Benefits for Teachers

“Assessment is more for the teacher’s benefit,” Amy Anderson says. “How do we know students are learning and mastering the skills? How can we make adjustments in our teaching . . . if we don’t assess student performance? Accountability means assessment.” She fears that if music teachers don’t authentically assess students, “two things may happen:

  1. The powers that be will decide that music is unworthy of its core subject status, and we will lose the benefits of that designation, or
  2. Someone will devise a national standardized test for music that we will all be required to give our students.

“Think about how much joy will be lost in your music classes if all the time you spend actively making music is spent memorizing facts about when Beethoven composed his Fifth Symphony and the date of Mozart’s death.”

 “Assessment should be meaningful and accurately reflect what a child knows or can do musically,” Anderson says, “If grades are reflective of students’ progress on the standards, they’ll value the assessment and, if so motivated, work to improve. I had a mom tell me that the 4 (advanced) her child got in music meant more to her than any other grade on her report card. Wow! Tell me that child doesn’t know her music grade means something!”

When Christine Nowmos knows which students are good at specific skills, she can

  • pair them with other students who need extra support in those skills or
  • call on them to demonstrate echoing, improvising a rhythm pattern, etc.

Benefits for Parents and Students

Jason Simmons points out that standards-based assessment boosts student progress and helps communication with parents. He shows parents the National Standards hanging on his classroom wall and says, “Since making this change [to standards-based grading system] this year, my students have progressed more in one 6-week grading period that we did in entire years . . . and our faculty respects me and my subject so much more because they are truly seeing the results.”

Nowmos uses assessments to justify grades when parents question them. She shows parents how their children performed on classroom activities and how individual assessments, when averaged together, led to a student’s grade. She also explains how her classroom activities related to her state’s performing arts standards. She says, “If I didn’t document, then I would leave myself open for criticism from parents and administrators that I wasn’t showing accountability for what the students are learning and for how I grade them. If I didn’t assess objectively, then parents would start to think (or reinforce their opinions) that music is just playtime and the kids aren’t learning anything of importance. . . . We need to show administrators and parents that we’re teaching something concrete with observable criteria that the students must meet and holding students accountable for learning and meeting standards.”

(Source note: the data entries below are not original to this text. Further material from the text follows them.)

### src/rtl/data_bus_arbiter.sv
// Two-master, single-slave bus arbiter: round-robin grant, one registered
// transaction in flight, response steering and a slave-stall watchdog.
module data_bus_arbiter #(
  parameter int unsigned TIMEOUT     = 255,
  parameter logic        OWNER_RESET = 1'b1
) (
  input  logic        clk_i,
  input  logic        rst_n_i,

  input  logic        m0_req_i,
  input  logic        m0_we_i,
  input  logic [3:0]  m0_be_i,
  input  logic [31:0] m0_addr_i,
  input  logic [31:0] m0_wdata_i,
  output logic        m0_gnt_o,
  output logic        m0_rvalid_o,
  output logic [31:0] m0_rdata_o,
  output logic        m0_err_o,

  input  logic        m1_req_i,
  input  logic        m1_we_i,
  input  logic [3:0]  m1_be_i,
  input  logic [31:0] m1_addr_i,
  input  logic [31:0] m1_wdata_i,
  output logic        m1_gnt_o,
  output logic        m1_rvalid_o,
  output logic [31:0] m1_rdata_o,
  output logic        m1_err_o,

  output logic        s_req_o,
  output logic        s_we_o,
  output logic [3:0]  s_be_o,
  output logic [31:0] s_addr_o,
  output logic [31:0] s_wdata_o,
  input  logic        s_gnt_i,
  input  logic        s_rvalid_i,
  input  logic [31:0] s_rdata_i,

  output logic        busy_o,
  output logic        owner_o
);

  localparam int unsigned CW = (TIMEOUT == 0) ? 1 : $clog2(TIMEOUT + 1);
  // Saturating at TIMEOUT keeps the expiry compare live after a late slave grant.
  localparam logic [CW-1:0] CNT_SAT = (TIMEOUT == 0) ? {CW{1'b1}} : CW'(TIMEOUT);

  typedef enum logic [1:0] {IDLE, ADDR, RESP} state_t;

  state_t        state_reg, state_next;
  logic [CW-1:0] cnt_reg, cnt_next, cnt_inc;
  logic          owner_reg, owner_next;
  logic          last_owner_reg, last_owner_next;
  logic          we_reg, we_next;
  logic [3:0]    be_reg, be_next;
  logic [31:0]   addr_reg, addr_next;
  logic [31:0]   wdata_reg, wdata_next;

  logic          grant;
  logic          sel;
  logic          resp_valid;
  logic          resp_err;
  logic          timeout_hit;

  logic [1:0]    req;
  logic [1:0]    we_in;
  logic [3:0]    be_in    [2];
  logic [31:0]   addr_in  [2];
  logic [31:0]   wdata_in [2];

  logic [1:0]    gnt;
  logic [1:0]    rvalid;
  logic [1:0]    err;
  logic [31:0]   rdata    [2];

  assign req         = {m1_req_i, m0_req_i};
  assign we_in       = {m1_we_i, m0_we_i};
  assign be_in[0]    = m0_be_i;
  assign be_in[1]    = m1_be_i;
  assign addr_in[0]  = m0_addr_i;
  assign addr_in[1]  = m1_addr_i;
  assign wdata_in[0] = m0_wdata_i;
  assign wdata_in[1] = m1_wdata_i;

  assign sel         = (req == 2'b11) ? ~last_owner_reg : req[1];
  assign timeout_hit = (TIMEOUT != 0) && (cnt_reg == CNT_SAT);
  assign cnt_inc     = (cnt_reg == CNT_SAT) ? cnt_reg : cnt_reg + CW'(1);

  always_comb begin
    state_next      = state_reg;
    cnt_next        = cnt_reg;
    owner_next      = owner_reg;
    last_owner_next = last_owner_reg;
    we_next         = we_reg;
    be_next         = be_reg;
    addr_next       = addr_reg;
    wdata_next      = wdata_reg;
    grant           = 1'b0;
    resp_valid      = 1'b0;
    resp_err        = 1'b0;

    case (state_reg)
      IDLE: begin
        // Grant is suppressed while reset is held so every output reads 0.
        if ((|req) && rst_n_i) begin
          grant           = 1'b1;
          owner_next      = sel;
          last_owner_next = sel;
          we_next         = we_in[sel];
          be_next         = be_in[sel];
          addr_next       = addr_in[sel];
          wdata_next      = wdata_in[sel];
          cnt_next        = '0;
          state_next      = ADDR;
        end
      end
      ADDR: begin
        cnt_next = cnt_inc;
        if (s_gnt_i) begin
          state_next = RESP;
        end else if (timeout_hit) begin
          resp_valid = 1'b1;
          resp_err   = 1'b1;
          state_next = IDLE;
        end
      end
      RESP: begin
        cnt_next = cnt_inc;
        // A real response on the expiry cycle takes priority over the error.
        if (s_rvalid_i) begin
          resp_valid = 1'b1;
          state_next = IDLE;
        end else if (timeout_hit) begin
          resp_valid = 1'b1;
          resp_err   = 1'b1;
          state_next = IDLE;
        end
      end
      default: state_next = IDLE;
    endcase
  end

  always_ff @(posedge clk_i or negedge rst_n_i) begin
    if (!rst_n_i) begin
      state_reg      <= IDLE;
      cnt_reg        <= '0;
      owner_reg      <= 1'b0;
      last_owner_reg <= OWNER_RESET;
      we_reg         <= 1'b0;
      be_reg         <= '0;
      addr_reg       <= '0;
      wdata_reg      <= '0;
    end else begin
      state_reg      <= state_next;
      cnt_reg        <= cnt_next;
      owner_reg      <= owner_next;
      last_owner_reg <= last_owner_next;
      we_reg         <= we_next;
      be_reg         <= be_next;
      addr_reg       <= addr_next;
      wdata_reg      <= wdata_next;
    end
  end

  for (genvar gi = 0; gi < 2; gi++) begin : g_master
    assign gnt[gi]    = grant && (sel == 1'(gi));
    assign rvalid[gi] = resp_valid && (owner_reg == 1'(gi));
    assign err[gi]    = rvalid[gi] && resp_err;
    assign rdata[gi]  = (rvalid[gi] && !resp_err) ? s_rdata_i : '0;
  end

  assign m0_gnt_o    = gnt[0];
  assign m0_rvalid_o = rvalid[0];
  assign m0_err_o    = err[0];
  assign m0_rdata_o  = rdata[0];
  assign m1_gnt_o    = gnt[1];
  assign m1_rvalid_o = rvalid[1];
  assign m1_err_o    = err[1];
  assign m1_rdata_o  = rdata[1];

  assign s_req_o   = (state_reg == ADDR);
  assign s_we_o    = we_reg;
  assign s_be_o    = be_reg;
  assign s_addr_o  = addr_reg;
  assign s_wdata_o = wdata_reg;
  assign busy_o    = (state_reg != IDLE);
  assign owner_o   = owner_reg;

endmodule
==> config.mk <==
export PLATFORM = sky130hd
export DESIGN_NAME = verificador_pin
export DESIGN_NICKNAME = d
export VERILOG_FILES = /design/src/rtl/verificador_pin_pkg.sv /design/src/rtl/verificador_pin_timer.sv /design/src/rtl/verificador_pin.sv
export SDC_FILE = /design/constraint.sdc
export NUM_CORES = 1
export LEC_CHECK = 0
export CAP_MARGIN = 20
export CORE_UTILIZATION = 60
export CTS_CLUSTER_DIAMETER = 200
export DETAILED_ROUTE_END_ITERATION = 10
export GPL_TIMING_DRIVEN = 0
export HOLD_SLACK_MARGIN = 0.02
export PLACE_DENSITY = 0.89
export SLEW_MARGIN = 25
export SYNTH_ARGS = -nofsm -noshare
export SYNTH_HDL_FRONTEND = slang
export SYNTH_SLANG_ARGS = --single-unit
export TNS_END_PERCENT = 10
==> constraint.sdc <==
create_clock -name clk -period 4.2 [get_ports clk]
set_input_delay 1.05 -clock clk [delete_from_list [all_inputs] [get_ports clk]]
set_output_delay 1.05 -clock clk [all_outputs]
set_load 0.01 [all_outputs]
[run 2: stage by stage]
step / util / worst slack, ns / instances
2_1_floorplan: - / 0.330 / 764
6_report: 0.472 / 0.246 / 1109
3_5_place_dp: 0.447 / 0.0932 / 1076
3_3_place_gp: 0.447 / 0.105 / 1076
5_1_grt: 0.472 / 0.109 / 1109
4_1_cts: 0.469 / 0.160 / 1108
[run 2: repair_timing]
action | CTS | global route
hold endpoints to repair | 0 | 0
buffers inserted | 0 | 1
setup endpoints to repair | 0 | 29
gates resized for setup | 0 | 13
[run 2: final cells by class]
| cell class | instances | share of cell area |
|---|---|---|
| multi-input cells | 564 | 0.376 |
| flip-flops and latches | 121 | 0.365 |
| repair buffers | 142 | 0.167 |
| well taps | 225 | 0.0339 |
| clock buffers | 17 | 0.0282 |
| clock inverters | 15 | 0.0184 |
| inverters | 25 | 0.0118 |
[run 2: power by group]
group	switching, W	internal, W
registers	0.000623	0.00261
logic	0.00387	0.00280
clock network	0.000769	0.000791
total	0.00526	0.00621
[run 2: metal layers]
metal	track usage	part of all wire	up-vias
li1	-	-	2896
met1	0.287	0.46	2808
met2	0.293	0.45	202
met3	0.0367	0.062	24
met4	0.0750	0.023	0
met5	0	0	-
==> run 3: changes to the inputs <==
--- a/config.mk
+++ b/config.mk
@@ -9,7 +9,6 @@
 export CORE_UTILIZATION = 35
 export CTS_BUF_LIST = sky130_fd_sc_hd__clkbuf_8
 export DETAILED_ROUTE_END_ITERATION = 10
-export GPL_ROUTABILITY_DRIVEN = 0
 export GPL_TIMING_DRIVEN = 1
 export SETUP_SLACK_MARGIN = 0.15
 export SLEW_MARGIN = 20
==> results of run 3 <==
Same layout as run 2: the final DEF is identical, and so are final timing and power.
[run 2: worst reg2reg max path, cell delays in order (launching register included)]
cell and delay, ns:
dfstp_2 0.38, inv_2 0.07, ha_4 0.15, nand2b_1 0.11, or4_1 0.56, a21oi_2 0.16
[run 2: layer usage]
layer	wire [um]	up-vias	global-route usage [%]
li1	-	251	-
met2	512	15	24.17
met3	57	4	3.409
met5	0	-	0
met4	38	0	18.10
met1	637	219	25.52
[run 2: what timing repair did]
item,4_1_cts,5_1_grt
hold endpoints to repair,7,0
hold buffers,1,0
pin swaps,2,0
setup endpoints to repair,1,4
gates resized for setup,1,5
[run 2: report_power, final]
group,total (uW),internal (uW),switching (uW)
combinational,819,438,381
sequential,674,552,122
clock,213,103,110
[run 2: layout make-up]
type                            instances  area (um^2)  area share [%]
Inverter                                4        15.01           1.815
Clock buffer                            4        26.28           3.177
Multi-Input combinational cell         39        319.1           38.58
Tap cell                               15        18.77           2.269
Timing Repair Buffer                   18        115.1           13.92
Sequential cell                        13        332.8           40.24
$ cat src/rtl/touch_led_mode_ctrl.sv
// -----------------------------------------------------------------------------
// touch_led_mode_ctrl
//
// Mode controller for the capacitive touch key and the single board LED.
// The raw active-low key is synchronised (2 FFs), debounced, and each accepted
// press is classified as short or long. Short presses step the LED mode
// OFF -> ON -> BLINK_SLOW -> BLINK_FAST -> OFF; a long press forces OFF.
//
// Optional feature (compile-time macro TOUCH_AUTO_OFF_EN):
//   when defined, an idle counter returns the LED to OFF after AUTO_OFF_CNT
//   cycles without touch activity. When undefined the mode persists forever
//   and AUTO_OFF_CNT is unused.
//
// Ports:
//   sys_clk    in   system clock, single domain
//   sys_rst_n  in   asynchronous active-low reset
//   touch_key  in   raw touch key, asynchronous, 0 = touched
//   led_out    out  LED drive, active-low (1 = dark), registered
//   mode       out  current mode: 0 OFF, 1 ON, 2 BLINK_SLOW, 3 BLINK_FAST
//   long_press out  one-cycle pulse when a press is classified long
// -----------------------------------------------------------------------------
module touch_led_mode_ctrl #(
  parameter logic [19:0] DEB_CNT      = 20'd500_000,
  parameter logic [25:0] LONG_CNT     = 26'd50_000_000,
  parameter logic [24:0] SLOW_HALF    = 25'd25_000_000,
  parameter logic [24:0] FAST_HALF    = 25'd5_000_000,
  parameter logic [31:0] AUTO_OFF_CNT = 32'd500_000_000
) (
  input  logic       sys_clk,
  input  logic       sys_rst_n,
  input  logic       touch_key,
  output logic       led_out,
  output logic [1:0] mode,
  output logic       long_press
);

  typedef enum logic [1:0] {
    ST_IDLE,
    ST_PRESS,
    ST_HELD
  } press_state_t;

  typedef enum logic [1:0] {
    MODE_OFF  = 2'd0,
    MODE_ON   = 2'd1,
    MODE_SLOW = 2'd2,
    MODE_FAST = 2'd3
  } mode_t;

  // ---------------------------------------------------------------------------
  // Synchroniser: both stages reset to 1 so a reset looks like "released".
  // ---------------------------------------------------------------------------
  logic key_meta;
  logic key_s;

  // NOTE: sequential state uses non-blocking assignments so every register
  // samples the pre-edge value of its neighbours, exactly like real flops.
  always_ff @(posedge sys_clk or negedge sys_rst_n) begin
    if (!sys_rst_n) begin
      key_meta <= 1'b1;
      key_s    <= 1'b1;
    end else begin
      key_meta <= touch_key;
      key_s    <= key_meta;
    end
  end

  // ---------------------------------------------------------------------------
  // Debounce: key_d follows key_s only after DEB_CNT consecutive differing
  // cycles; any return to the accepted level restarts the count.
  // ---------------------------------------------------------------------------
  logic        key_d;
  logic [19:0] deb_cnt;
  logic        deb_accept;

  assign deb_accept = (key_s != key_d) && (deb_cnt == DEB_CNT - 20'd1);

  always_ff @(posedge sys_clk or negedge sys_rst_n) begin
    if (!sys_rst_n) begin
      key_d   <= 1'b1;
      deb_cnt <= '0;
    end else if (key_s == key_d) begin
      deb_cnt <= '0;
    end else if (deb_accept) begin
      key_d   <= key_s;
      deb_cnt <= '0;
    end else begin
      deb_cnt <= deb_cnt + 20'd1;
    end
  end

  // ---------------------------------------------------------------------------
  // Press classifier. Events are registered, so the mode register reacts one
  // cycle after the FSM decides. hold_cnt stops at LONG_CNT-1 (saturates) and
  // the HELD state swallows the release of a long press.
  // ---------------------------------------------------------------------------
  press_state_t state, state_nxt;
  logic [25:0]  hold_cnt, hold_nxt;
  logic         short_evt, short_nxt;
  logic         long_nxt;

  always_ff @(posedge sys_clk or negedge sys_rst_n) begin
    if (!sys_rst_n) begin
      state      <= ST_IDLE;
      hold_cnt   <= '0;
      short_evt  <= 1'b0;
      long_press <= 1'b0;
    end else begin
      state      <= state_nxt;
      hold_cnt   <= hold_nxt;
      short_evt  <= short_nxt;
      long_press <= long_nxt;
    end
  end

  // NOTE: every output of a combinational block gets a default first, so no
  // path through the case leaves a signal unassigned (which would infer a latch).
  always_comb begin
    state_nxt = state;
    hold_nxt  = hold_cnt;
    short_nxt = 1'b0;
    long_nxt  = 1'b0;
    unique case (state)
      ST_IDLE: begin
        if (!key_d) begin
          state_nxt = ST_PRESS;
          hold_nxt  = '0;
        end
      end
      ST_PRESS: begin
        // Reaching the threshold wins over a release seen in the same cycle.
        if (hold_cnt == LONG_CNT - 26'd1) begin
          long_nxt  = 1'b1;
          state_nxt = ST_HELD;
        end else if (key_d) begin
          short_nxt = 1'b1;
          state_nxt = ST_IDLE;
        end else begin
          hold_nxt = hold_cnt + 26'd1;
        end
      end
      ST_HELD: begin
        if (key_d) state_nxt = ST_IDLE;
      end
      default: state_nxt = ST_IDLE;
    endcase
  end

  // ---------------------------------------------------------------------------
  // Mode selection. Short event has priority over everything else.
  // ---------------------------------------------------------------------------
  mode_t mode_q, mode_nxt;
  logic  mode_chg;
  logic  timeout;

  always_comb begin
    mode_nxt = mode_q;
    if (short_evt) begin
      mode_nxt = mode_t'(mode_q + 2'd1);
    end else if (long_press || timeout) begin
      mode_nxt = MODE_OFF;
    end
  end

  assign mode_chg = (mode_nxt != mode_q);
  assign mode     = mode_q;

  // ---------------------------------------------------------------------------
  // LED generation. A mode change restarts the blink counter and loads the
  // new mode's initial level, so each blink mode opens with a full lit half.
  // ---------------------------------------------------------------------------
  logic [24:0] half;
  logic [24:0] blink_cnt;

  assign half = (mode_q == MODE_FAST) ? FAST_HALF : SLOW_HALF;

  always_ff @(posedge sys_clk or negedge sys_rst_n) begin
    if (!sys_rst_n) begin
      mode_q    <= MODE_OFF;
      led_out   <= 1'b1;
      blink_cnt <= '0;
    end else begin
      mode_q <= mode_nxt;
      if (mode_chg) begin
        blink_cnt <= '0;
        led_out   <= (mode_nxt == MODE_OFF);
      end else if (mode_q == MODE_SLOW || mode_q == MODE_FAST) begin
        if (blink_cnt == half - 25'd1) begin
          blink_cnt <= '0;
          led_out   <= ~led_out;
        end else begin
          blink_cnt <= blink_cnt + 25'd1;
        end
      end
    end
  end

  // ---------------------------------------------------------------------------
  // Optional idle timeout.
  // ---------------------------------------------------------------------------
`ifdef TOUCH_AUTO_OFF_EN
  logic [31:0] idle_cnt;
  logic        idle_run;

  assign idle_run = (mode_q != MODE_OFF) && (state == ST_IDLE);
  assign timeout  = idle_run && (idle_cnt == AUTO_OFF_CNT - 32'd1);

  // The timeout itself is a mode change, so the counter clears on expiry.
  always_ff @(posedge sys_clk or negedge sys_rst_n) begin
    if (!sys_rst_n) begin
      idle_cnt <= '0;
    end else if (deb_accept || mode_chg) begin
      idle_cnt <= '0;
    end else if (idle_run) begin
      idle_cnt <= idle_cnt + 32'd1;
    end
  end
`else
  assign timeout = 1'b0;

  logic unused_auto_off;
  assign unused_auto_off = ^AUTO_OFF_CNT;
`endif

endmodule
**src/rtl/lcd_timing_gen_pkg.sv**
```systemverilog
// Shared panel-timing defaults, stage-1 pipeline record and window-decode helper.
// The SDRAM reader imports the same defaults so frame sizing (H_ACTIVE*V_ACTIVE words) stays consistent.
package lcd_timing_gen_pkg;

    localparam int          H_ACTIVE_DEF = 800;
    localparam int          H_FP_DEF     = 210;
    localparam int          H_SYNC_DEF   = 20;
    localparam int          H_BP_DEF     = 26;
    localparam int          V_ACTIVE_DEF = 480;
    localparam int          V_FP_DEF     = 22;
    localparam int          V_SYNC_DEF   = 10;
    localparam int          V_BP_DEF     = 13;
    localparam int          CNT_W_DEF    = 11;
    localparam logic [23:0] UF_COLOR_DEF = 24'hFF00FF;

    typedef struct packed {
        logic run;
        logic active;
        logic hsync;
        logic vsync;
        logic pop;
    } stage1_t;

    function automatic logic in_window(input int val, input int lo, input int hi);
        return (val >= lo) && (val < hi);
    endfunction

endpackage

```
**src/rtl/lcd_timing_gen_raster.sv**
```systemverilog
// Horizontal/vertical raster counters with active, sync and frame-origin decode.
// Decodes are combinational from the counter registers; counters park at (0,0) while disabled.
module lcd_timing_gen_raster
    import lcd_timing_gen_pkg::*;
#(
    parameter int H_ACTIVE = H_ACTIVE_DEF,
    parameter int H_FP     = H_FP_DEF,
    parameter int H_SYNC   = H_SYNC_DEF,
    parameter int H_BP     = H_BP_DEF,
    parameter int V_ACTIVE = V_ACTIVE_DEF,
    parameter int V_FP     = V_FP_DEF,
    parameter int V_SYNC   = V_SYNC_DEF,
    parameter int V_BP     = V_BP_DEF,
    parameter int CNT_W    = CNT_W_DEF
) (
    input  logic clk_i,
    input  logic reset_i,
    input  logic enable_i,
    output logic active_o,
    output logic hsync_o,
    output logic vsync_o,
    output logic origin_o
);

    localparam int H_TOTAL = H_ACTIVE + H_FP + H_SYNC + H_BP;
    localparam int V_TOTAL = V_ACTIVE + V_FP + V_SYNC + V_BP;
    localparam logic [CNT_W-1:0] H_LAST = CNT_W'(H_TOTAL - 1);
    localparam logic [CNT_W-1:0] V_LAST = CNT_W'(V_TOTAL - 1);

    logic [CNT_W-1:0] h_q, h_d;
    logic [CNT_W-1:0] v_q, v_d;

    // Disabling always restarts from the frame origin; partial frames are abandoned.
    always_comb begin
        h_d = h_q;
        v_d = v_q;
        if (!enable_i) begin
            h_d = '0;
            v_d = '0;
        end else if (h_q == H_LAST) begin
            h_d = '0;
            v_d = (v_q == V_LAST) ? '0 : v_q + 1'b1;
        end else begin
            h_d = h_q + 1'b1;
        end
    end

    always_ff @(posedge clk_i) begin
        if (reset_i) begin
            h_q <= '0;
            v_q <= '0;
        end else begin
            h_q <= h_d;
            v_q <= v_d;
        end
    end

    assign active_o = (int'(h_q) < H_ACTIVE) && (int'(v_q) < V_ACTIVE);
    assign hsync_o  = in_window(int'(h_q), H_ACTIVE + H_FP, H_ACTIVE + H_FP + H_SYNC);
    assign vsync_o  = in_window(int'(v_q), V_ACTIVE + V_FP, V_ACTIVE + V_FP + V_SYNC);
    assign origin_o = (h_q == '0) && (v_q == '0);

endmodule

```
**src/rtl/lcd_timing_gen.sv**
```systemverilog
// LCD panel timing generator and pixel-output stage; counters to pins in 2 clks, all pins registered.
// Pops one FIFO word per active pixel when available, otherwise drives UF_COLOR and flags underflow.
module lcd_timing_gen
    import lcd_timing_gen_pkg::*;
#(
    parameter int          H_ACTIVE = H_ACTIVE_DEF,
    parameter int          H_FP     = H_FP_DEF,
    parameter int          H_SYNC   = H_SYNC_DEF,
    parameter int          H_BP     = H_BP_DEF,
    parameter int          V_ACTIVE = V_ACTIVE_DEF,
    parameter int          V_FP     = V_FP_DEF,
    parameter int          V_SYNC   = V_SYNC_DEF,
    parameter int          V_BP     = V_BP_DEF,
    parameter int          CNT_W    = CNT_W_DEF,
    parameter logic [23:0] UF_COLOR = UF_COLOR_DEF
) (
    input  logic        clk,
    input  logic        reset,
    input  logic        enable,
    input  logic [23:0] fifo_q,
    input  logic        fifo_empty,
    output logic        fifo_rd,
    input  logic        uf_clear,
    output logic [23:0] RGB,
    output logic        DEN,
    output logic        HSD,
    output logic        VSD,
    output logic        STBYB,
    output logic        frame_start,
    output logic        underflow
);

    logic active, hsync, vsync, origin;

    lcd_timing_gen_raster #(
        .H_ACTIVE (H_ACTIVE),
        .H_FP     (H_FP),
        .H_SYNC   (H_SYNC),
        .H_BP     (H_BP),
        .V_ACTIVE (V_ACTIVE),
        .V_FP     (V_FP),
        .V_SYNC   (V_SYNC),
        .V_BP     (V_BP),
        .CNT_W    (CNT_W)
    ) u_raster (
        .clk_i    (clk),
        .reset_i  (reset),
        .enable_i (enable),
        .active_o (active),
        .hsync_o  (hsync),
        .vsync_o  (vsync),
        .origin_o (origin)
    );

    stage1_t     s1_q, s1_d;
    logic [23:0] rgb_q, rgb_d;
    logic        den_q, hsd_q, vsd_q, stbyb_q;
    logic        uf_q, uf_d;
    logic        uf_set;

    // frame_start is combinational so the first enabled clk already reports the origin.
    assign fifo_rd     = enable && !reset && active && !fifo_empty;
    assign frame_start = enable && !reset && origin;
    assign uf_set      = enable && active && fifo_empty;

    always_comb begin
        s1_d        = '0;
        s1_d.run    = enable;
        s1_d.active = enable && active;
        s1_d.hsync  = enable && hsync;
        s1_d.vsync  = enable && vsync;
        s1_d.pop    = fifo_rd;
    end

    // fifo_q is valid one clk after the pop, i.e. while the pop sits in stage 1.
    always_comb begin
        rgb_d = 24'h0;
        if (s1_q.pop) begin
            rgb_d = fifo_q;
        end else if (s1_q.active) begin
            rgb_d = UF_COLOR;
        end
    end

    always_comb begin
        uf_d = uf_q;
        if (uf_set) begin
            uf_d = 1'b1;
        end else if (uf_clear) begin
            uf_d = 1'b0;
        end
    end

    always_ff @(posedge clk) begin
        if (reset) begin
            s1_q    <= '0;
            rgb_q   <= 24'h0;
            den_q   <= 1'b0;
            hsd_q   <= 1'b1;
            vsd_q   <= 1'b1;
            stbyb_q <= 1'b0;
            uf_q    <= 1'b0;
        end else begin
            s1_q    <= s1_d;
            rgb_q   <= rgb_d;
            den_q   <= s1_q.active;
            hsd_q   <= !s1_q.hsync;
            vsd_q   <= !s1_q.vsync;
            stbyb_q <= s1_q.run;
            uf_q    <= uf_d;
        end
    end

    assign RGB       = rgb_q;
    assign DEN       = den_q;
    assign HSD       = hsd_q;
    assign VSD       = vsd_q;
    assign STBYB     = stbyb_q;
    assign underflow = uf_q;

endmodule

```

For Melanie Wolfgang, standards-based assessment provides useful information for students and parents—which learning goals have been attained, which need additional work, and how to measure improvement.

Benefits for the Music Program

Anderson emphasizes that documenting student progress bolsters the music program: “Our economy stinks right now. There is less money going to education. What do you think is going to be cut from a school’s budget first? It’s not going to be the classroom teacher who can show through documentation what and how his or her students are learning. . . . There’s going to be more and more accountability in public school education especially as funding decreases. . . . If we want music to remain a core content area, we need to take responsibility for showing administrators, politicians, community members, etc., that what we do really matters.”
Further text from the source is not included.